» EXERCISE: Beginning with the opening line, set down each line of the material below exactly, stopping once the line with "kind of cell" is done.

» ENTRIES SHOWN:
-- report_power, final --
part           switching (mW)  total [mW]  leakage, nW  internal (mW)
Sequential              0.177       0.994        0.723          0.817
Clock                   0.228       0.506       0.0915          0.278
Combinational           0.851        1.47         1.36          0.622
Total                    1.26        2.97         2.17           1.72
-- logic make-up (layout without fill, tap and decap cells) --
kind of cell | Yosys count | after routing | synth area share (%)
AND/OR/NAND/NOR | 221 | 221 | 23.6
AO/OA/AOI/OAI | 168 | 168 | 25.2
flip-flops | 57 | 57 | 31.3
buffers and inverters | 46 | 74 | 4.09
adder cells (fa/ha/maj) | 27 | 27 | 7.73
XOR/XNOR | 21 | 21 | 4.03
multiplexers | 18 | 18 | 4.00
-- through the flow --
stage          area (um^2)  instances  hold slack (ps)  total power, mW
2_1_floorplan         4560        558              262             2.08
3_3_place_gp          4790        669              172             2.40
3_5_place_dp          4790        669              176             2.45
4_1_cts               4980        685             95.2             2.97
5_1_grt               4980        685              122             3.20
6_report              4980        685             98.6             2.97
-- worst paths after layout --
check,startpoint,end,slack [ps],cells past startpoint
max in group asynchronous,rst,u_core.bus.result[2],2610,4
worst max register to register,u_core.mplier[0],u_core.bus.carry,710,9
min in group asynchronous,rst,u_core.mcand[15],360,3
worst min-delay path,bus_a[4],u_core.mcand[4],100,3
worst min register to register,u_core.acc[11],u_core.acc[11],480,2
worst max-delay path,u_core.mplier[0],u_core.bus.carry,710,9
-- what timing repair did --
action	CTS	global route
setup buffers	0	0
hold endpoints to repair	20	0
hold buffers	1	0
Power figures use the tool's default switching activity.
**src/rtl/fetch_sequencer_if.sv**
```systemverilog
// Fetch-side bus bundle: I-cache request/response, decode handshake and redirect input.
interface fetch_sequencer_if;
    logic        ICACHE_ren;
    logic [29:0] ICACHE_addr;
    logic [31:0] ICACHE_rdata;
    logic        ICACHE_stall;
    logic        instr_valid;
    logic [31:0] instr;
    logic [31:0] instr_pc;
    logic        instr_ready;
    logic        redir_valid;
    logic [31:0] redir_base;
    logic [31:0] redir_imm;
    logic        redir_jalr;
    logic        misalign_err;

    modport master (
        output ICACHE_ren, ICACHE_addr, instr_valid, instr, instr_pc, misalign_err,
        input  ICACHE_rdata, ICACHE_stall, instr_ready,
        input  redir_valid, redir_base, redir_imm, redir_jalr
    );

    modport slave (
        input  ICACHE_ren, ICACHE_addr, instr_valid, instr, instr_pc, misalign_err,
        output ICACHE_rdata, ICACHE_stall, instr_ready,
        output redir_valid, redir_base, redir_imm, redir_jalr
    );
endinterface

```
**src/rtl/fetch_sequencer.sv**
```systemverilog
// PC/fetch controller: issues word reads to the I-cache and presents each fetched
// instruction to decode on valid/ready; handles branch/JAL/JALR redirects.
module fetch_sequencer #(
    parameter logic [31:0] RESET_PC = 32'h0000_0000
) (
    input  logic              clk,
    input  logic              rst_n,
    fetch_sequencer_if.master bus
);

    typedef enum logic [1:0] {S_IDLE, S_REQ, S_VALID, S_HALT} state_t;

    state_t      r_state;
    logic [31:0] r_pc;
    logic [31:0] r_instr;
    logic [31:0] r_instr_pc;
    logic [31:0] r_pend_target;
    logic        r_pend_valid;
    logic        r_ren;
    logic        r_instr_valid;
    logic        r_misalign;

    logic [31:0] w_sum;
    logic [31:0] w_target;
    logic        w_misaligned;
    logic        w_redir_err;

    always_comb begin
        w_sum        = bus.redir_base + bus.redir_imm;
        w_target     = {w_sum[31:1], w_sum[0] & ~bus.redir_jalr};
        w_misaligned = w_target[1] | (w_target[0] & ~bus.redir_jalr);
        w_redir_err  = bus.redir_valid & w_misaligned & (r_state != S_HALT);
    end

    assign bus.ICACHE_ren   = r_ren;
    assign bus.ICACHE_addr  = r_pc[31:2];
    assign bus.instr_valid  = r_instr_valid;
    assign bus.instr        = r_instr;
    assign bus.instr_pc     = r_instr_pc;
    assign bus.misalign_err = r_misalign;

    always_ff @(posedge clk) begin
        if (!rst_n) begin
            r_state       <= S_IDLE;
            r_pc          <= RESET_PC;
            r_instr       <= '0;
            r_instr_pc    <= '0;
            r_pend_target <= '0;
            r_pend_valid  <= 1'b0;
            r_ren         <= 1'b0;
            r_instr_valid <= 1'b0;
            r_misalign    <= 1'b0;
        end else begin
            r_misalign <= 1'b0;
            // A misaligned redirect overrides every state action, including a stalled request.
            if (w_redir_err) begin
                r_state       <= S_HALT;
                r_ren         <= 1'b0;
                r_instr_valid <= 1'b0;
                r_pend_valid  <= 1'b0;
                r_misalign    <= 1'b1;
            end else begin
                case (r_state)
                    S_IDLE: begin
                        r_state <= S_REQ;
                        r_ren   <= 1'b1;
                    end
                    S_REQ: begin
                        if (bus.ICACHE_stall) begin
                            // Address must stay stable while stalled; park the redirect.
                            if (bus.redir_valid) begin
                                r_pend_target <= w_target;
                                r_pend_valid  <= 1'b1;
                            end
                        end else if (bus.redir_valid || r_pend_valid) begin
                            r_pc         <= bus.redir_valid ? w_target : r_pend_target;
                            r_pend_valid <= 1'b0;
                        end else begin
                            r_instr       <= bus.ICACHE_rdata;
                            r_instr_pc    <= r_pc;
                            r_pc          <= r_pc + 32'd4;
                            r_instr_valid <= 1'b1;
                            r_ren         <= 1'b0;
                            r_state       <= S_VALID;
                        end
                    end
                    S_VALID: begin
                        if (bus.redir_valid) begin
                            r_instr_valid <= 1'b0;
                            r_pc          <= w_target;
                            r_ren         <= 1'b1;
                            r_state       <= S_REQ;
                        end else if (bus.instr_ready) begin
                            r_instr_valid <= 1'b0;
                            r_ren         <= 1'b1;
                            r_state       <= S_REQ;
                        end
                    end
                    S_HALT: begin
                        r_ren         <= 1'b0;
                        r_instr_valid <= 1'b0;
                    end
                    default: begin
                        r_state       <= S_HALT;
                        r_ren         <= 1'b0;
                        r_instr_valid <= 1'b0;
                    end
                endcase
            end
        end
    end

endmodule
```
**src/flat_wrapper.sv**
```systemverilog
// flat-port wrapper written by rule: the top's interface ports become plain ports
module fetch_sequencer_flat 
#(
    parameter logic [31:0] RESET_PC = 32'h0000_0000
)
  (clk, rst_n, bus_ICACHE_ren, bus_ICACHE_addr, bus_instr_valid, bus_instr, bus_instr_pc, bus_misalign_err, bus_ICACHE_rdata, bus_ICACHE_stall, bus_instr_ready, bus_redir_valid, bus_redir_base, bus_redir_imm, bus_redir_jalr);
  fetch_sequencer_if bus_i ();
  input  logic clk;
  input  logic rst_n;
  output wire logic [$bits(bus_i.ICACHE_ren)-1:0] bus_ICACHE_ren;
  output wire logic [$bits(bus_i.ICACHE_addr)-1:0] bus_ICACHE_addr;
  output wire logic [$bits(bus_i.instr_valid)-1:0] bus_instr_valid;
  output wire logic [$bits(bus_i.instr)-1:0] bus_instr;
  output wire logic [$bits(bus_i.instr_pc)-1:0] bus_instr_pc;
  output wire logic [$bits(bus_i.misalign_err)-1:0] bus_misalign_err;
  input wire logic [$bits(bus_i.ICACHE_rdata)-1:0] bus_ICACHE_rdata;
  input wire logic [$bits(bus_i.ICACHE_stall)-1:0] bus_ICACHE_stall;
  input wire logic [$bits(bus_i.instr_ready)-1:0] bus_instr_ready;
  input wire logic [$bits(bus_i.redir_valid)-1:0] bus_redir_valid;
  input wire logic [$bits(bus_i.redir_base)-1:0] bus_redir_base;
  input wire logic [$bits(bus_i.redir_imm)-1:0] bus_redir_imm;
  input wire logic [$bits(bus_i.redir_jalr)-1:0] bus_redir_jalr;
  assign bus_ICACHE_ren = bus_i.ICACHE_ren;
  assign bus_ICACHE_addr = bus_i.ICACHE_addr;
  assign bus_instr_valid = bus_i.instr_valid;
  assign bus_instr = bus_i.instr;
  assign bus_instr_pc = bus_i.instr_pc;
  assign bus_misalign_err = bus_i.misalign_err;
  assign bus_i.ICACHE_rdata = bus_ICACHE_rdata;
  assign bus_i.ICACHE_stall = bus_ICACHE_stall;
  assign bus_i.instr_ready = bus_instr_ready;
  assign bus_i.redir_valid = bus_redir_valid;
  assign bus_i.redir_base = bus_redir_base;
  assign bus_i.redir_imm = bus_redir_imm;
  assign bus_i.redir_jalr = bus_redir_jalr;
  fetch_sequencer #(.RESET_PC(RESET_PC)) u_core (.clk(clk), .rst_n(rst_n), .bus(bus_i));
endmodule
```
$ cat config.mk
export PLATFORM = sky130hd
export DESIGN_NAME = edit_mode_sel
export DESIGN_NICKNAME = d
export VERILOG_FILES = /design/src/rtl/edit_mode_sel.sv
export SDC_FILE = /design/constraint.sdc
export NUM_CORES = 1
export LEC_CHECK = 0
export CAP_MARGIN = 10
export CORE_AREA = 3 3 89 91
export CTS_BUF_LIST = sky130_fd_sc_hd__clkbuf_8
export CTS_CLUSTER_DIAMETER = 100
export DETAILED_ROUTE_END_ITERATION = 8
export DIE_AREA = 0 0 92 94
export GPL_ROUTABILITY_DRIVEN = 0
export RECOVER_POWER = 25
export SLEW_MARGIN = 40
export SYNTH_ARGS = -nofsm -noshare
export SYNTH_HDL_FRONTEND = slang
export SYNTH_SLANG_ARGS = --single-unit
$ cat constraint.sdc
create_clock -name clk -period 4.9 [get_ports clk]
set_clock_uncertainty 0.15 [all_clocks]
set_input_delay 0.735 -clock clk [delete_from_list [all_inputs] [get_ports clk]]
set_output_delay 0.735 -clock clk [all_outputs]
set_load 0.02 [all_outputs]
$ cat src/rtl/edit_mode_sel.sv
// ============================================================================
// edit_mode_sel : button-driven field selector / edit strobe generator
// Optional auto-repeat on held add/deduct: define EDIT_AUTOREPEAT_EN
// Revision: 1.0
// ============================================================================
`default_nettype none

module edit_mode_sel #(
   parameter int NUM_FIELDS    = 3,
   parameter int TIMEOUT_CYC   = 50_000_000,
   parameter int REPEAT_DELAY  = 25_000_000,
   parameter int REPEAT_PERIOD = 5_000_000
) (
   input  logic                              clk,
   input  logic                              rst_n,
   input  logic                              switch,
   input  logic                              add,
   input  logic                              deduct,
   output logic                              mode,
   output logic [$clog2(NUM_FIELDS+1)-1:0]   field,
   output logic [2*NUM_FIELDS-1:0]           operator
);

   localparam int c_fw = $clog2(NUM_FIELDS + 1);
   localparam int c_iw = $clog2(TIMEOUT_CYC + 2);
   localparam logic [c_iw-1:0] c_idle_last = c_iw'((TIMEOUT_CYC == 0) ? 0 : TIMEOUT_CYC - 1);
   localparam logic [c_fw-1:0] c_field_max = c_fw'(NUM_FIELDS);

   // bit 0 = switch, bit 1 = add, bit 2 = deduct
   logic [2:0] w_pins;
   logic [2:0] r_sync1;
   logic [2:0] r_sync2;
   logic [2:0] r_prev;
   logic [1:0] r_flush;
   logic [2:0] w_press;

   assign w_pins = {deduct, add, switch};

   // r_prev is held at 0 until the synchronizers carry real pin values, so a
   // button already held low at reset release never looks like a fresh press.
   always_ff @(posedge clk or negedge rst_n) begin
      if (!rst_n) begin
         r_sync1 <= 3'b111;
         r_sync2 <= 3'b111;
         r_prev  <= 3'b000;
         r_flush <= 2'd0;
      end else begin
         r_sync1 <= w_pins;
         r_sync2 <= r_sync1;
         r_prev  <= r_flush[1] ? r_sync2 : 3'b000;
         if (!r_flush[1]) begin
            r_flush <= r_flush + 2'd1;
         end
      end
   end

   assign w_press = r_prev & ~r_sync2;

   logic w_add_ev;
   logic w_ded_ev;

`ifdef EDIT_AUTOREPEAT_EN
   localparam int c_rw = $clog2(REPEAT_DELAY + 1);
   localparam logic [c_rw-1:0] c_rep_fire   = c_rw'(REPEAT_DELAY);
   localparam logic [c_rw-1:0] c_rep_reload = c_rw'(REPEAT_DELAY - REPEAT_PERIOD + 1);

   logic [1:0] w_repeat;

   // Hold counter starts at 1 on the press; each time it hits the delay it is
   // pulled back so the next hit lands REPEAT_PERIOD cycles later.
   for (genvar gi = 0; gi < 2; gi++) begin : g_rep
      logic [c_rw-1:0] r_cnt;

      always_ff @(posedge clk or negedge rst_n) begin
         if (!rst_n) begin
            r_cnt <= '0;
         end else if (r_sync2[gi+1]) begin
            r_cnt <= '0;
         end else if (w_press[gi+1]) begin
            r_cnt <= c_rw'(1);
         end else if (r_cnt == c_rep_fire) begin
            r_cnt <= c_rep_reload;
         end else if (r_cnt != '0) begin
            r_cnt <= r_cnt + c_rw'(1);
         end
      end

      assign w_repeat[gi] = (r_cnt == c_rep_fire) && !r_sync2[gi+1];
   end

   assign w_add_ev = w_press[1] | w_repeat[0];
   assign w_ded_ev = w_press[2] | w_repeat[1];
`else
   // Repeat timing has no effect when auto-repeat is not built in.
   logic [31:0] w_unused_rep_cfg;
   assign w_unused_rep_cfg = REPEAT_DELAY ^ REPEAT_PERIOD;

   assign w_add_ev = w_press[1];
   assign w_ded_ev = w_press[2];
`endif

   logic                    w_sw_ev;
   logic                    w_any_ev;
   logic                    w_timeout;
   logic [c_fw-1:0]         w_field_nxt;
   logic [2*NUM_FIELDS-1:0] w_op_nxt;
   logic [c_iw-1:0]         r_idle;
   logic [c_iw-1:0]         w_idle_nxt;

   always_comb begin
      w_sw_ev     = w_press[0];
      w_any_ev    = w_sw_ev | w_add_ev | w_ded_ev;
      w_timeout   = (TIMEOUT_CYC != 0) && (field != '0) && !w_any_ev && (r_idle == c_idle_last);
      w_field_nxt = field;
      w_op_nxt    = '1;
      w_idle_nxt  = r_idle;

      // Switch outranks everything; simultaneous add+deduct cancel each other.
      if (w_sw_ev) begin
         w_field_nxt = (field == c_field_max) ? '0 : field + c_fw'(1);
      end else if (w_timeout) begin
         w_field_nxt = '0;
      end else if (w_add_ev != w_ded_ev) begin
         for (int i = 0; i < NUM_FIELDS; i++) begin
            if (field == c_fw'(i + 1)) begin
               w_op_nxt[2*i]   = ~w_add_ev;
               w_op_nxt[2*i+1] = ~w_ded_ev;
            end
         end
      end

      if (w_any_ev || (field == '0)) begin
         w_idle_nxt = '0;
      end else if (r_idle != c_idle_last) begin
         w_idle_nxt = r_idle + c_iw'(1);
      end
   end

   always_ff @(posedge clk or negedge rst_n) begin
      if (!rst_n) begin
         field    <= '0;
         mode     <= 1'b0;
         operator <= '1;
         r_idle   <= '0;
      end else begin
         field    <= w_field_nxt;
         mode     <= (w_field_nxt != '0);
         operator <= w_op_nxt;
         r_idle   <= w_idle_nxt;
      end
   end

endmodule

`default_nettype wire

» WRITTEN ANSWER:
-- report_power, final --
part           switching (mW)  total [mW]  leakage, nW  internal (mW)
Sequential              0.177       0.994        0.723          0.817
Clock                   0.228       0.506       0.0915          0.278
Combinational           0.851        1.47         1.36          0.622
Total                    1.26        2.97         2.17           1.72
-- logic make-up (layout without fill, tap and decap cells) --
kind of cell | Yosys count | after routing | synth area share (%)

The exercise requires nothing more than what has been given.